Exercise details
Please output exactly the part of the records below that opens with the line containing "-- worst paths" and closes with the line containing "-- metrics by", both lines included, and nothing else.
##### Records for this task
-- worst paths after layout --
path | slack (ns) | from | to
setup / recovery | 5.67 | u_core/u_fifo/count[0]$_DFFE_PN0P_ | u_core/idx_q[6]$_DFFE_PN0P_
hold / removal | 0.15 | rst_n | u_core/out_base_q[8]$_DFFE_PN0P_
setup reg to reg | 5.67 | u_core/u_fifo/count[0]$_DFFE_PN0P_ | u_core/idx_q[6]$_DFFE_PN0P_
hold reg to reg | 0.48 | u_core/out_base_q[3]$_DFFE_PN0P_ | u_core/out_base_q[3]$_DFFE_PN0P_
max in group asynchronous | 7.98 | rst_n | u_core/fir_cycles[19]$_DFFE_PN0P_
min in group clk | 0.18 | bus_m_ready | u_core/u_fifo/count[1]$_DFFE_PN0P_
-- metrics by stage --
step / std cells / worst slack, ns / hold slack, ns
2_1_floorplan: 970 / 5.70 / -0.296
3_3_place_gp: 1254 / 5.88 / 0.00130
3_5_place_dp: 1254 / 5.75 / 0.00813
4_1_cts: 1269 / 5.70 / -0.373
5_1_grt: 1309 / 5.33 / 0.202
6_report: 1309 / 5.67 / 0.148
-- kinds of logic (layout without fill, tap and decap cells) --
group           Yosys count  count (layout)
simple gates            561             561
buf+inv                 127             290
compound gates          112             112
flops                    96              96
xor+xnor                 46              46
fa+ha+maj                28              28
##########
##### Records for this task
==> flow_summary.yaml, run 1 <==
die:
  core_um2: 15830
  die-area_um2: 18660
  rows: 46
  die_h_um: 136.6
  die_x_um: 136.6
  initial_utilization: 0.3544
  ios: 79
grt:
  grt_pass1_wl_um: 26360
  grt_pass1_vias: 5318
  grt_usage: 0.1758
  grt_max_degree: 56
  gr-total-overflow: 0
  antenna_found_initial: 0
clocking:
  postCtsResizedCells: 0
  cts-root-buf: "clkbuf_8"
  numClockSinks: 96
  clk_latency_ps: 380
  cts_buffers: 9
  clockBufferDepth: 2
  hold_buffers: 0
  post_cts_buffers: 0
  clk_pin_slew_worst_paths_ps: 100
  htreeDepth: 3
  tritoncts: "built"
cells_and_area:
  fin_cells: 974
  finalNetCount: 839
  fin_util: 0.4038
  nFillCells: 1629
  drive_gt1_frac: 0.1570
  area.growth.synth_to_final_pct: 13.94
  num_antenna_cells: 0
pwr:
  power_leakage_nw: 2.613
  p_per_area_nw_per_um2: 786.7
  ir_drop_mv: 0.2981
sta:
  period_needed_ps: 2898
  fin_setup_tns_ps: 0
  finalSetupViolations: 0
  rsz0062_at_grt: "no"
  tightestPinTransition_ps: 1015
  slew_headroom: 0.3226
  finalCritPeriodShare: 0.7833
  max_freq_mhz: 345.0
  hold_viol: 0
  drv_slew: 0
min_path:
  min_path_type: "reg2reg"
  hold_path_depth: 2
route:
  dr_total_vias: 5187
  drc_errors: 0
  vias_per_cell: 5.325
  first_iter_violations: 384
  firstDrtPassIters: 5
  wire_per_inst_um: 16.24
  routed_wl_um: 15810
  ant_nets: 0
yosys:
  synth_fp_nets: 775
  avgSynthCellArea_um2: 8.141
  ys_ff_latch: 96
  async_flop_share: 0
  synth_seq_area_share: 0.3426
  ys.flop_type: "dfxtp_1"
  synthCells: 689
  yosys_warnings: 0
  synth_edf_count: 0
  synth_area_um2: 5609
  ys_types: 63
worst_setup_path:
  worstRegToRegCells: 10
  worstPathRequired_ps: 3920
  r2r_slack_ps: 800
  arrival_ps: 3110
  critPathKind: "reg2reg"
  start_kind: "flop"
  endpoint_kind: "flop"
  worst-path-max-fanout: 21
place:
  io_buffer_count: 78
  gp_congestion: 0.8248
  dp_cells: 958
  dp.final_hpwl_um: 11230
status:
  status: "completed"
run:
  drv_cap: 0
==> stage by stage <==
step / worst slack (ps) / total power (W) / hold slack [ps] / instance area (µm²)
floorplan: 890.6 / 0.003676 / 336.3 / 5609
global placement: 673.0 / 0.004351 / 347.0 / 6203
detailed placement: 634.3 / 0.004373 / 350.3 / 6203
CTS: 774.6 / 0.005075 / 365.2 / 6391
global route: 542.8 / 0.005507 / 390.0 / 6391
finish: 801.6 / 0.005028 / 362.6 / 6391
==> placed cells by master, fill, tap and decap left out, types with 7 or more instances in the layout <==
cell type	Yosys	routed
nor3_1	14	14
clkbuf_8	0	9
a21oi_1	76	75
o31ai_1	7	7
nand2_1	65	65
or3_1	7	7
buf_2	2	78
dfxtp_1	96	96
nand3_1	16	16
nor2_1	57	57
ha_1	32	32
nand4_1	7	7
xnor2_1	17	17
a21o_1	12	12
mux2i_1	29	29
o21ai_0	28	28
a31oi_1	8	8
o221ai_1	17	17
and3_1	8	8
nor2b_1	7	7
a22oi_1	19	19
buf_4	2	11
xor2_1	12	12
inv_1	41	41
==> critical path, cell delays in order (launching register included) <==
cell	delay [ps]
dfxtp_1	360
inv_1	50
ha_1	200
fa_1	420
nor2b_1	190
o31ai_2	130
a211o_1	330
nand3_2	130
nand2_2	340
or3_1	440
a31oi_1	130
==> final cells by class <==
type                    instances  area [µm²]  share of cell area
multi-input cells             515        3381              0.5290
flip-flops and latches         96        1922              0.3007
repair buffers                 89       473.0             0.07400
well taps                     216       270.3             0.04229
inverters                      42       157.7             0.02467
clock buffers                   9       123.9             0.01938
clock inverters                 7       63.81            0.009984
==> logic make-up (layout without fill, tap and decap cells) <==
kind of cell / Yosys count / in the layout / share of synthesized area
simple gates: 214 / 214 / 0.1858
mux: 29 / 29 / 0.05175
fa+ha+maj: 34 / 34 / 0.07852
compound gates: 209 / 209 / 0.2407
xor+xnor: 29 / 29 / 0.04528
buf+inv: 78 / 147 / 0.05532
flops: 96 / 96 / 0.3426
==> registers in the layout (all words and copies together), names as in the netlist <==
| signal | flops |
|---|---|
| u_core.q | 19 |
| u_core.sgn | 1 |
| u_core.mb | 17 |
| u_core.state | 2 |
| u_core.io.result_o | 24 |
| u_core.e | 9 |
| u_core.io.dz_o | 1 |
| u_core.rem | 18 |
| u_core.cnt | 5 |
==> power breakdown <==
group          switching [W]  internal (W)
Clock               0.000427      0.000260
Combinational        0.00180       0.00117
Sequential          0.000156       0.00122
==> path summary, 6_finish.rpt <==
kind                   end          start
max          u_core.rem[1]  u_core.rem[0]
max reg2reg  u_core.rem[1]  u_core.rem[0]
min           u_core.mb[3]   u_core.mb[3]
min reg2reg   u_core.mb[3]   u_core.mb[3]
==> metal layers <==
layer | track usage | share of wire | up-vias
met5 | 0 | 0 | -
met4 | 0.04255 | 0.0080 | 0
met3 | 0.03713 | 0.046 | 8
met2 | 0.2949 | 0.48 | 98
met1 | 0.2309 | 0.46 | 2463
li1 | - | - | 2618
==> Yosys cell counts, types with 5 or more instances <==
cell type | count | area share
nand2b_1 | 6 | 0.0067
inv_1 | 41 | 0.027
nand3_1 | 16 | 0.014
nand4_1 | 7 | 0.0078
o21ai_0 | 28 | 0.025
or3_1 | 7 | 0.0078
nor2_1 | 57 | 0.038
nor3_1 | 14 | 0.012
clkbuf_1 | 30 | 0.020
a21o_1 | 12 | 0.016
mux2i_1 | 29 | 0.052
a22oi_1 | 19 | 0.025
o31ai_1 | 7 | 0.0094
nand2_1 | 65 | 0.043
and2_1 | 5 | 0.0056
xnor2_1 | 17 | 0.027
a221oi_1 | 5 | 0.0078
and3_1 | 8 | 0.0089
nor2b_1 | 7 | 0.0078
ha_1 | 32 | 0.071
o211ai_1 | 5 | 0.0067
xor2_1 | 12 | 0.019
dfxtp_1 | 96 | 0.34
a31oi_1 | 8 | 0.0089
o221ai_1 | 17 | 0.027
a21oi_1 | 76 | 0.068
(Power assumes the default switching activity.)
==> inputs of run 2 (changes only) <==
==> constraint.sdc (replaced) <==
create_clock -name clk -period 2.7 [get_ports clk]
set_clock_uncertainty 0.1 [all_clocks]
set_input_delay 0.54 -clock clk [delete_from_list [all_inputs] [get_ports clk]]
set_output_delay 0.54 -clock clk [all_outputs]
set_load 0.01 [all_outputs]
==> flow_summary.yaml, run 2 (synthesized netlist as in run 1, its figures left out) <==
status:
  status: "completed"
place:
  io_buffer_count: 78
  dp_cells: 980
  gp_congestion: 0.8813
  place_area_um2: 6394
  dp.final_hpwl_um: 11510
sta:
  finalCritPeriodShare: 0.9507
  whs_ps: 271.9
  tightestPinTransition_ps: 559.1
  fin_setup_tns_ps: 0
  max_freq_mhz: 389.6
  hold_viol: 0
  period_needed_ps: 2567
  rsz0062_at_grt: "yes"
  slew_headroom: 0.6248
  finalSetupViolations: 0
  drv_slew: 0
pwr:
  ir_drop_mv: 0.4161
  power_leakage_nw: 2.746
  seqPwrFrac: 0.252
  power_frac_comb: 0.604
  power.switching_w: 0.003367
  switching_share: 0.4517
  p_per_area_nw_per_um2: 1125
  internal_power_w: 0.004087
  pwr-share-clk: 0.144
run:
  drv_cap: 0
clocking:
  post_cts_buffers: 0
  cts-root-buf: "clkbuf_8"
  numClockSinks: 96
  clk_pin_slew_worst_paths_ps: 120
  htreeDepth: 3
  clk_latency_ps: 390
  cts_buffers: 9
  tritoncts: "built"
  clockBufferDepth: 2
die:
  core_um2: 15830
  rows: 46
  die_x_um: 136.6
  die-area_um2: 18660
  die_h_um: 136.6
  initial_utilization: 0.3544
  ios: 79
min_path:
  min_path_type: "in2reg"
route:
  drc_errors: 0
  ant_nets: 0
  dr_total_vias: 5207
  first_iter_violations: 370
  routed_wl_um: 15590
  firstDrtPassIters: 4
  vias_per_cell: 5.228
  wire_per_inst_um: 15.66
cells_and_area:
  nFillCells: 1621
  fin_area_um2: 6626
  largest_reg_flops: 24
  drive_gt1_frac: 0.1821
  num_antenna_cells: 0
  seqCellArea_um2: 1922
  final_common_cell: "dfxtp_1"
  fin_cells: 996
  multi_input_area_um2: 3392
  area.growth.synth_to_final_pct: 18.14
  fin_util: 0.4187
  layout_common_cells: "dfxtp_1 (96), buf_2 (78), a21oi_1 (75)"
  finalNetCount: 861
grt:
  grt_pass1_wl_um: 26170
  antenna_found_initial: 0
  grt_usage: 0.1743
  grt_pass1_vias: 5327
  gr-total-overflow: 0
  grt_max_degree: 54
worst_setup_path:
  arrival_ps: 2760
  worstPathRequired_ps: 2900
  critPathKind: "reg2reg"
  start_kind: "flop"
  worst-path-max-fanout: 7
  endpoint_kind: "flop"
##########
Task result
-- worst paths after layout --
path | slack (ns) | from | to
setup / recovery | 5.67 | u_core/u_fifo/count[0]$_DFFE_PN0P_ | u_core/idx_q[6]$_DFFE_PN0P_
hold / removal | 0.15 | rst_n | u_core/out_base_q[8]$_DFFE_PN0P_
setup reg to reg | 5.67 | u_core/u_fifo/count[0]$_DFFE_PN0P_ | u_core/idx_q[6]$_DFFE_PN0P_
hold reg to reg | 0.48 | u_core/out_base_q[3]$_DFFE_PN0P_ | u_core/out_base_q[3]$_DFFE_PN0P_
max in group asynchronous | 7.98 | rst_n | u_core/fir_cycles[19]$_DFFE_PN0P_
min in group clk | 0.18 | bus_m_ready | u_core/u_fifo/count[1]$_DFFE_PN0P_
-- metrics by stage --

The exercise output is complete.